Both Pétain’s request and the broader question of how to create an adequate reserve force in Picardy—precisely the place, as it happened, that Ludendorff chose for his attack—were still unresolved when, on January 24, the senior British, French, and American generals gathered at Compiègne. When the idea of creating a general reserve out of divisions contributed by Haig and Pétain was proposed, both men backed away from it with all possible haste. United only in their determination to continue operating independently of each other, they insisted that they had no troops to spare for such experiments. The conference ended without result.

Six days later the third meeting of the Supreme War Council brought the generals together with Lloyd George and Clemenceau. This meeting went on for four days and was contentious.

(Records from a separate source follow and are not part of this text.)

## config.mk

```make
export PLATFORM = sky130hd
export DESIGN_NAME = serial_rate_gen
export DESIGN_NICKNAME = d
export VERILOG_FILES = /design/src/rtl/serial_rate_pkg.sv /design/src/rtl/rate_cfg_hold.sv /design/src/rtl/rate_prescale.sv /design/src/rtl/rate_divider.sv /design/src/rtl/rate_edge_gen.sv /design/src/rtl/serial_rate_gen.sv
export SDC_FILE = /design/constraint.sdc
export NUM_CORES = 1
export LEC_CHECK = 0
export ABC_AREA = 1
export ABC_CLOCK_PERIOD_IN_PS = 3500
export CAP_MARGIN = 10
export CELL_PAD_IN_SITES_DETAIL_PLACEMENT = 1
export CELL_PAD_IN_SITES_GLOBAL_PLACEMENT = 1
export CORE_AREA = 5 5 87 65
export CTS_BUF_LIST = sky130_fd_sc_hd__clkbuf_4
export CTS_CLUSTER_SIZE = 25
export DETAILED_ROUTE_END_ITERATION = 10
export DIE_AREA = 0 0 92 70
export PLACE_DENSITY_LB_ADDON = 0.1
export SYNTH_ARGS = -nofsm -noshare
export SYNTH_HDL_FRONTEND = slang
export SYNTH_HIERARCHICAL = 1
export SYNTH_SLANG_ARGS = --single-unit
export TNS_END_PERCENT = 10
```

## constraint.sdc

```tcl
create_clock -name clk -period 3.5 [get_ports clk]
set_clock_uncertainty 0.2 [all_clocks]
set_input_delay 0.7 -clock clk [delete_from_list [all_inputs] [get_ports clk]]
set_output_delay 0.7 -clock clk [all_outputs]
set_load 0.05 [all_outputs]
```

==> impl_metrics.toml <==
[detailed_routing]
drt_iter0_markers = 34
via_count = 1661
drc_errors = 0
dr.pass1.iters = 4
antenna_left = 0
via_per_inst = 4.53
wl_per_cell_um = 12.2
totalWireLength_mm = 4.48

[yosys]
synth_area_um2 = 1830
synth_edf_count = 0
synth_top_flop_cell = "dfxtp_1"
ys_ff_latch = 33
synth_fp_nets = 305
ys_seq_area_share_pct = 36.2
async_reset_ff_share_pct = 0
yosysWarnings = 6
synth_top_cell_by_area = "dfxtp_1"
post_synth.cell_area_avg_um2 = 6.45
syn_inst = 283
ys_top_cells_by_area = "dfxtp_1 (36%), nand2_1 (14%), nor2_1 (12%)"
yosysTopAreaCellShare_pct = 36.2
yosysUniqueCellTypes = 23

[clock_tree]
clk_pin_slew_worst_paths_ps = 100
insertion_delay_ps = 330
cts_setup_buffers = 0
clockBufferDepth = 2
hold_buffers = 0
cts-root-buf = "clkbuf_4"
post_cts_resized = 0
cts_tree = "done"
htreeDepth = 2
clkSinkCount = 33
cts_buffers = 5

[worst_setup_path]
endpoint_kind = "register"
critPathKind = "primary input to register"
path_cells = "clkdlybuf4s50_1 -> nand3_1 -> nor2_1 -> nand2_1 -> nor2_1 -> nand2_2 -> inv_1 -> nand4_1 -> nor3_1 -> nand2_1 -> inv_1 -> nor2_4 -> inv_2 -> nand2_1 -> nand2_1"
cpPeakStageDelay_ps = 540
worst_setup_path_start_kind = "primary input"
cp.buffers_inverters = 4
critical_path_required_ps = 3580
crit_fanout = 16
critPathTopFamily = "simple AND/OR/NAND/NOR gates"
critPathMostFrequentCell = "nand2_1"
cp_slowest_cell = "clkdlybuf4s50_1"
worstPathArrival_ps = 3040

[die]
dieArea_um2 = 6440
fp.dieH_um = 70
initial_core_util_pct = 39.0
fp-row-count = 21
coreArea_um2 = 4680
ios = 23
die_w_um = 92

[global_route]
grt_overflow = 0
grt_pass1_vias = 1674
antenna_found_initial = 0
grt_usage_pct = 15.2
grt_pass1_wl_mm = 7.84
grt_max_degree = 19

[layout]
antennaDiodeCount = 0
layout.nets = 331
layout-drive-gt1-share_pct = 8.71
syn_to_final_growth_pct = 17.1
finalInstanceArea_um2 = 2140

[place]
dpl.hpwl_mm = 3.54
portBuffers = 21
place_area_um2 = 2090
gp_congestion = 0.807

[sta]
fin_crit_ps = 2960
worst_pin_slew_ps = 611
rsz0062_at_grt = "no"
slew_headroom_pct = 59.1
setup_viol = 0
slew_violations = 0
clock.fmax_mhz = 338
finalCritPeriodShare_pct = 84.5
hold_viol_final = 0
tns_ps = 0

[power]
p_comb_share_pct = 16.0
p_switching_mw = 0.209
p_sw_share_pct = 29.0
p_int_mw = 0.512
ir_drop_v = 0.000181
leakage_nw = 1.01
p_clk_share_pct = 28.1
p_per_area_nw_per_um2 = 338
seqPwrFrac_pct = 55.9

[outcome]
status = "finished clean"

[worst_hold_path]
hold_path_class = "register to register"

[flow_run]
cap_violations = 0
$ cat src/rtl/lifo_pkg.sv
package lifo_pkg;

    typedef enum logic [2:0] {
        ST_IDLE,
        ST_WRITE,
        ST_RADDR,
        ST_RDATA,
        ST_REFUSE
    } lifo_state_e;

    typedef enum logic [1:0] {
        OP_NONE,
        OP_PUSH,
        OP_POP
    } lifo_op_e;

endpackage

$ cat src/rtl/lifo_arbiter.sv
module lifo_arbiter
    import lifo_pkg::*;
(
    input  logic     push_req,
    input  logic     pop_req,
    output lifo_op_e op
);
    // push wins over pop when both are raised together
    always_comb begin
        if (push_req)
            op = OP_PUSH;
        else if (pop_req)
            op = OP_POP;
        else
            op = OP_NONE;
    end
endmodule

$ cat src/rtl/lifo_bounds.sv
module lifo_bounds #(
    parameter int unsigned           ADDR_W     = 16,
    parameter logic [ADDR_W-1:0]     EMPTY_ADDR = 'h3000,
    parameter logic [ADDR_W-1:0]     FULL_ADDR  = 'h2000
) (
    input  logic [ADDR_W-1:0] ptr,
    output logic              at_empty,
    output logic              at_full,
    output logic [ADDR_W-1:0] ptr_dec,
    output logic [ADDR_W-1:0] ptr_inc
);
    localparam logic [ADDR_W-1:0] ONE = ADDR_W'(1);

    always_comb begin
        at_empty = (ptr == EMPTY_ADDR);
        at_full  = (ptr == FULL_ADDR);
        ptr_dec  = ptr - ONE;
        ptr_inc  = ptr + ONE;
    end
endmodule

$ cat src/rtl/lifo_seq.sv
module lifo_seq
    import lifo_pkg::*;
#(
    parameter int unsigned       ADDR_W     = 16,
    parameter int unsigned       DATA_W     = 16,
    parameter logic [ADDR_W-1:0] EMPTY_ADDR = 'h3000
) (
    input  logic              clk,
    input  logic              rst_n,
    input  lifo_op_e          op,
    input  logic [DATA_W-1:0] push_word,
    input  logic              at_empty,
    input  logic              at_full,
    input  logic [ADDR_W-1:0] ptr_dec,
    input  logic [ADDR_W-1:0] ptr_inc,
    input  logic [DATA_W-1:0] mem_rdata,
    output logic [ADDR_W-1:0] ptr,
    output logic              done,
    output logic              fail,
    output logic [DATA_W-1:0] pop_word,
    output logic [ADDR_W-1:0] mem_addr,
    output logic [DATA_W-1:0] mem_wdata,
    output logic              mem_we
);
    typedef struct packed {
        lifo_state_e       st;
        logic [ADDR_W-1:0] ptr;
        logic [DATA_W-1:0] wdata;
    } seq_regs_t;

    seq_regs_t cur_q, nxt_d;

    always_comb begin
        nxt_d = cur_q;
        unique case (cur_q.st)
            ST_IDLE: begin
                if (op == OP_PUSH) begin
                    if (at_full) begin
                        nxt_d.st = ST_REFUSE;
                    end else begin
                        nxt_d.st    = ST_WRITE;
                        nxt_d.ptr   = ptr_dec;
                        nxt_d.wdata = push_word;
                    end
                end else if (op == OP_POP) begin
                    nxt_d.st = at_empty ? ST_REFUSE : ST_RADDR;
                end
            end
            ST_WRITE:  nxt_d.st = ST_IDLE;
            ST_RADDR:  nxt_d.st = ST_RDATA;
            ST_RDATA: begin
                nxt_d.st  = ST_IDLE;
                nxt_d.ptr = ptr_inc;
            end
            ST_REFUSE: nxt_d.st = ST_IDLE;
            default:   nxt_d.st = ST_IDLE;
        endcase
    end

    always_ff @(posedge clk) begin
        if (!rst_n) begin
            cur_q.st    <= ST_IDLE;
            cur_q.ptr   <= EMPTY_ADDR;
            cur_q.wdata <= '0;
        end else begin
            cur_q <= nxt_d;
        end
    end

    always_comb begin
        ptr       = cur_q.ptr;
        mem_addr  = cur_q.ptr;
        mem_wdata = cur_q.wdata;
        mem_we    = (cur_q.st == ST_WRITE);
        done      = (cur_q.st == ST_WRITE) || (cur_q.st == ST_RDATA)
                 || (cur_q.st == ST_REFUSE);
        fail      = (cur_q.st == ST_REFUSE);
        pop_word  = (cur_q.st == ST_RDATA) ? mem_rdata : '0;
    end
endmodule

$ cat src/rtl/lifo_mem_ctrl.sv
module lifo_mem_ctrl
    import lifo_pkg::*;
#(
    parameter int unsigned       ADDR_W     = 16,
    parameter int unsigned       DATA_W     = 16,
    parameter logic [ADDR_W-1:0] EMPTY_ADDR = 'h3000,
    parameter logic [ADDR_W-1:0] FULL_ADDR  = 'h2000
) (
    input  logic              clk,
    input  logic              rst_n,
    input  logic              push_req,
    input  logic [DATA_W-1:0] push_word,
    input  logic              pop_req,
    output logic              done,
    output logic              fail,
    output logic [DATA_W-1:0] pop_word,
    output logic [ADDR_W-1:0] stack_ptr,
    output logic [ADDR_W-1:0] mem_addr,
    output logic [DATA_W-1:0] mem_wdata,
    output logic              mem_we,
    input  logic [DATA_W-1:0] mem_rdata
);
    lifo_op_e          op;
    logic              at_empty, at_full;
    logic [ADDR_W-1:0] ptr_dec, ptr_inc;

    lifo_arbiter u_arb (
        .push_req (push_req),
        .pop_req  (pop_req),
        .op       (op)
    );

    lifo_bounds #(
        .ADDR_W     (ADDR_W),
        .EMPTY_ADDR (EMPTY_ADDR),
        .FULL_ADDR  (FULL_ADDR)
    ) u_bounds (
        .ptr      (stack_ptr),
        .at_empty (at_empty),
        .at_full  (at_full),
        .ptr_dec  (ptr_dec),
        .ptr_inc  (ptr_inc)
    );

    lifo_seq #(
        .ADDR_W     (ADDR_W),
        .DATA_W     (DATA_W),
        .EMPTY_ADDR (EMPTY_ADDR)
    ) u_seq (
        .clk       (clk),
        .rst_n     (rst_n),
        .op        (op),
        .push_word (push_word),
        .at_empty  (at_empty),
        .at_full   (at_full),
        .ptr_dec   (ptr_dec),
        .ptr_inc   (ptr_inc),
        .mem_rdata (mem_rdata),
        .ptr       (stack_ptr),
        .done      (done),
        .fail      (fail),
        .pop_word  (pop_word),
        .mem_addr  (mem_addr),
        .mem_wdata (mem_wdata),
        .mem_we    (mem_we)
    );
endmodule

$ cat config.mk
export PLATFORM = sky130hd
export DESIGN_NAME = lifo_mem_ctrl
export DESIGN_NICKNAME = d
export VERILOG_FILES = /design/src/rtl/lifo_pkg.sv /design/src/rtl/lifo_arbiter.sv /design/src/rtl/lifo_bounds.sv /design/src/rtl/lifo_seq.sv /design/src/rtl/lifo_mem_ctrl.sv
export SDC_FILE = /design/constraint.sdc
export NUM_CORES = 1
export LEC_CHECK = 0
export CAP_MARGIN = 20
export CORE_AREA = 2 2 73 144
export DETAILED_ROUTE_END_ITERATION = 12
export DIE_AREA = 0 0 75 146
export HOLD_SLACK_MARGIN = 0.12
export PLACE_DENSITY = 0.54
export SYNTH_ARGS = -nofsm -noshare
export SYNTH_HDL_FRONTEND = slang
export SYNTH_SLANG_ARGS = --single-unit
$ cat constraint.sdc
create_clock -name clk -period 3.65 [get_ports clk]
set_clock_uncertainty 0.15 [all_clocks]
set_input_delay 0.73 -clock clk [delete_from_list [all_inputs] [get_ports clk]]
set_output_delay 0.73 -clock clk [all_outputs]
set_load 0.005 [all_outputs]
; Word level (Yosys, flattened, before mapping)
; Cells that the tools add are included.
; W data, S select, Z words.
[totals]
elab_cells = 34
output_inout_bits = 67
input_bits = 36
ff_bits = 35
[classes]
muxes = 11
n_reduce_logical = 6
eq_ne = 11
bitwise_logic = 1
addsub = 2
[ops]
columns = operator, count
row1 = $mux W32, 2
row2 = $eq A16 B14 Y1 const B, 2
row3 = $pmux W16 S2, 1
row4 = $add A16 B1 Y16 const B, 1
row5 = $mux W16, 1
row6 = $sub A16 B1 Y16 const B, 1
row7 = $mux W3, 4
row8 = $eq A3 B2 Y1 const B, 2
row9 = $pmux W3 S2, 1
row10 = $reduce_and A3 Y1, 2
row11 = $mux W2, 2
row12 = $eq A3 B1 Y1 const B, 1
row13 = $eq A3 B3 Y1 const B, 1
row14 = $logic_not A3 Y1, 1
row15 = $ne A3 B1 Y1 const B, 1
row16 = $eq A2 B1 Y1 const B, 1
row17 = $eq A2 B2 Y1 const B, 1
row18 = $logic_or A1 B1 Y1, 2
row19 = $ne A2 B1 Y1 const B, 1
row20 = $ne A2 B2 Y1 const B, 1
row21 = $reduce_bool A2 Y1, 1
row22 = $not A1 Y1, 1

; Longest topological paths before layout
[logic_depth]
ltp_word = 6
ltp_mapped = 8
mapped_depth_nobuf = 7

; Cells and area by module
; From an unflattened synthesis, not the netlist that was laid out.
[hier_totals]
hier_cells = 359
hier_area_um2 = 2871.5
[by_module_without_submodules]
columns = mod, instances, cells_per_inst, area_per_inst_um2, seq_area_each_um2
row1 = lifo_seq, 1, 261, 2168.3, 700.7
row2 = lifo_bounds, 1, 96, 681.9, 0.0
row3 = lifo_arbiter, 1, 2, 21.3, 0.0

; Worst setup path before layout
; No wires, ideal clock.
[synth_timing]
kind = register -> output
start = register u_seq.cur_q[33] (netlist bit)
end = output pop_word[10]
path_buffers = 2
required_ns = 2.770
path_slack_ns = 1.522
stages_incl_launch_ff = 5
t_arrival_ns = 1.248
cell_sequence = dfxtp_1 > and3b_2 > clkbuf_1 > clkbuf_1 > and2_1
[synth_via]
elab_chain_len = 2
[synth_lines]
columns = item, line
row1 = start: declaration, lifo_seq.sv:31  ; seq_regs_t cur_q, nxt_d;
row2 = start signal: assignment, lifo_seq.sv:66  ; cur_q <= nxt_d;
row3 = $eq A3 B2 Y1, lifo_seq.sv:78  ; pop_word = (cur_q.st == ST_RDATA) ? mem_rdata : '0;
row4 = $mux W16, lifo_seq.sv:78
row5 = end: declaration, lifo_mem_ctrl.sv:16  ; output logic [DATA_W-1:0] pop_word,
; No other way between the ends.

; Final worst setup path
[layout_timing]
start = register u_seq.cur_q[33] (netlist bit)
end = output pop_word[7]
; Same word-level chain as after synthesis.

==> run summary <==
Final Hold Vio Count -> 0
Hold Crit Class -> flip-flop to flip-flop
fin crit period -> 2.78 ns
crit path capture type -> primary output
worst reg2reg path depth -> 8
ys async rst share -> 0%
Worst Setup EP -> pop_word[7]
routed length per instance -> 14.3 µm
synth top area cells -> dfxtp_1 29%, buf_4 15%, and2_1 7.0%
Routed Wire Length -> 6720 µm
Die ar. -> 11000 µm²
DRT Pass-1 Iters -> 6
Final WS setup -> 0.868 ns
Initial Util -> 24.7%
M3 GR Usage -> 2.15%
FF-to-FF Start -> u_seq.mem_addr[0]$_SDFFE_PN0P_
WP data arrival -> 1.90 ns
Root Driver -> clkbuf_16
top cells by count, synth -> 48 x buf_4, 38 x nand2_1, 35 x dfxtp_1, 27 x and2_1, 11 x nand2_2
power per cell area -> 662 nW/µm²
area fraction of the dominant cell type after synthesis -> 29.1%
clk slew on worst S/H paths -> 0.05 ns
Max-cap violations -> 0
CTS tree -> built
# IOs -> 103
synthesis warning total -> 0
#FFs+latches synth -> 35
layout cell share with drive strength beyond 1 -> 13.0%
Reg-to-Reg End -> u_seq.mem_addr[3]$_SDFFE_PN0P_
setup total negative slack -> 0 ns
r2r setup slk -> 1.24 ns
footprint of the multi-input gates -> 1240 µm²
CP required -> 2.77 ns
period utilisation layout -> 76.2%
GPL Wtd Cong -> 0.779
Yosys cell types -> 51
row cnt -> 51
Clock Path Buffers -> 2
start point of the critical path -> u_seq.cur_q[33]$_SDFFE_PN0P_
met2 Resource Use GR -> 25.0%
Die Wd -> 75 µm
Layout fillers -> 1021
met1 GRT Util -> 11.7%
gr usage total -> 12.8%
core area -> 9760 µm²
# clock sinks -> 35
max-slew violations -> 0
CP Max Fanout -> 23
postcts setup bufs -> 0
Setup violations, final -> 0
Final Util -> 34.2%
ANT cells -> 0
CTS Buf Count -> 5
initial antenna violation count -> 0
largest net degree at the start of global routing -> 35
Port Buffers -> 102
Mapped Area -> 2410 µm²
DR DRC count -> 0
Clk Latency, worst-skew pair -> 0.28 ns
most common cell in the netlist -> buf_4
vias in the first global route -> 2062
Final ANT Viol Nets -> 0
RSZ-0062 raised after global routing -> no
1st-iter DRT viols -> 41
Fmax -> 0.359 GHz
via count -> 2040
gr busiest metal -> met2
synthesized instance count -> 286
Lkg Pwr -> 0.00123 µW
Post-synth top flop -> dfxtp_1
post-synthesis sequential area ratio -> 29.1%
FF/Latch Area -> 701 µm²
Nets -> 376
Critical Path Start Type -> flip-flop
DP HPWL -> 5300 µm
Die Y -> 146 µm
total global routing overflow -> 0
Syn Nets -> 325
Post-synth EDFFs -> 0
post-cts gate resize count -> 0
post-synth top area cell -> dfxtp_1
global-route wire length before repair -> 10600 µm
peak supply drop -> 0.254 mV
CP Class -> flip-flop to primary output
post-DR vias/cell -> 4.34
Max H-tree Level -> 2
Place WS -> 0.954 ns
P&R area growth vs syn -> 38.5%
Slew headroom -> 67.7%
Slew @ Worst Pin -> 0.480 ns
CTS Hold Buffers Added -> 0
Synth Area per Inst -> 8.43 µm²
status -> finished, final reports clean
## power by group
part / total [µW] / internal (µW) / switching, µW
Sequential: 677 / 481 / 196
Combinational: 1090 / 593 / 494
Clock: 445 / 290 / 154
## sequential cells by signal, summed over array words and instances, names as in the netlist
| signal | count |
|---|---|
| u_seq.mem_wdata | 16 |
| u_seq.mem_addr | 16 |
| u_seq.cur_q | 3 |
## cells in the final DEF, fill, tap and decap left out, drive strengths merged, types with 2 or more instances in the layout
cell / instances
o22ai: 4
o21ai: 3
nand3b: 3
xor2: 7
a21oi: 2
dfxtp: 35
and2: 27
nand4: 6
ha: 3
nor3: 7
nand3: 5
nand2: 49
clkbuf: 8
o32ai: 2
o41ai: 3
nor2: 7
or3: 2
buf: 3
o31ai: 2
nor4: 5
o21a: 2
inv: 9
clkdlybuf4s50: 102
a21boi: 18
o211ai: 3
xnor2: 8
## kinds of logic (layout without fill, tap and decap cells)
| kind of cell | Yosys count | after routing | synth area share (%) |
|---|---|---|---|
| simple gates | 118 | 118 | 27.9 |
| flops | 35 | 35 | 29.1 |
| fa+ha+maj | 3 | 3 | 1.56 |
| xor+xnor | 15 | 15 | 5.45 |
| compound gates | 44 | 44 | 16.0 |
| mux | 1 | 1 | 0.415 |
| buf+inv | 70 | 122 | 19.6 |
## through the flow
step	total power, µW	hold WS [ns]	cells	cell area [µm²]
after detailed placement	1790	0.296	462	3180
after CTS	2250	0.303	470	3340
after global routing	2370	0.314	470	3340
after floorplan	1470	0.285	286	2410
final	2210	0.301	470	3340
after global placement	1770	0.291	462	3180
## worst min path at each step
stage | startpoint | end | slack (ns) | depth (start not counted)
floorplan | u_seq.mem_wdata[0]$_SDFFE_PN0P_ | u_seq.mem_wdata[0]$_SDFFE_PN0P_ | 0.29 | 2
global placement | u_seq.mem_wdata[14]$_SDFFE_PN0P_ | u_seq.mem_wdata[14]$_SDFFE_PN0P_ | 0.29 | 2
detailed placement | u_seq.mem_wdata[4]$_SDFFE_PN0P_ | u_seq.mem_wdata[4]$_SDFFE_PN0P_ | 0.30 | 2
CTS | u_seq.mem_wdata[4]$_SDFFE_PN0P_ | u_seq.mem_wdata[4]$_SDFFE_PN0P_ | 0.30 | 2
global route | u_seq.mem_wdata[14]$_SDFFE_PN0P_ | u_seq.mem_wdata[14]$_SDFFE_PN0P_ | 0.31 | 2
finish | u_seq.mem_wdata[14]$_SDFFE_PN0P_ | u_seq.mem_wdata[14]$_SDFFE_PN0P_ | 0.30 | 2
## critical path, stage by stage (launching register included)
cell and delay (ns):
dfxtp_1 0.43, and3b_2 0.47, and2_1 0.21, clkdlybuf4s50_1 0.50
## metal layers
metal | part of all wire (%) | up-vias
li1 | - | 1012
met2 | 60 | 51
met1 | 33 | 965
met4 | 3.6 | 0
met3 | 3.3 | 12
met5 | 0 | -
## layout make-up
cell class / instances / area share, %
multi-input cells: 181 / 37.1
repair buffers: 105 / 31.3
flip-flops and latches: 35 / 21.0
well taps: 132 / 4.95
clock buffers: 8 / 4.69
inverters: 9 / 1.01
Note: power is estimated with default switching activity, not from simulation.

Lloyd George made the last of his many efforts to shift the focus of the war away from the Western Front, trying to persuade the others to make Turkey the primary target in 1918. The idea was not without potential—the Turkish army was little better than a wreck, and taking it out of the war could have exposed Austria-Hungary’s eastern flank, and created tremendous problems for Germany in the Balkans and beyond. But the others were not interested. Clemenceau was absolutely opposed; nothing mattered to him so much as driving the Germans out of France. When Robertson supported Clemenceau instead of his own prime minister, his name went to the top of Lloyd George’s unwritten list of nuisances to be eliminated.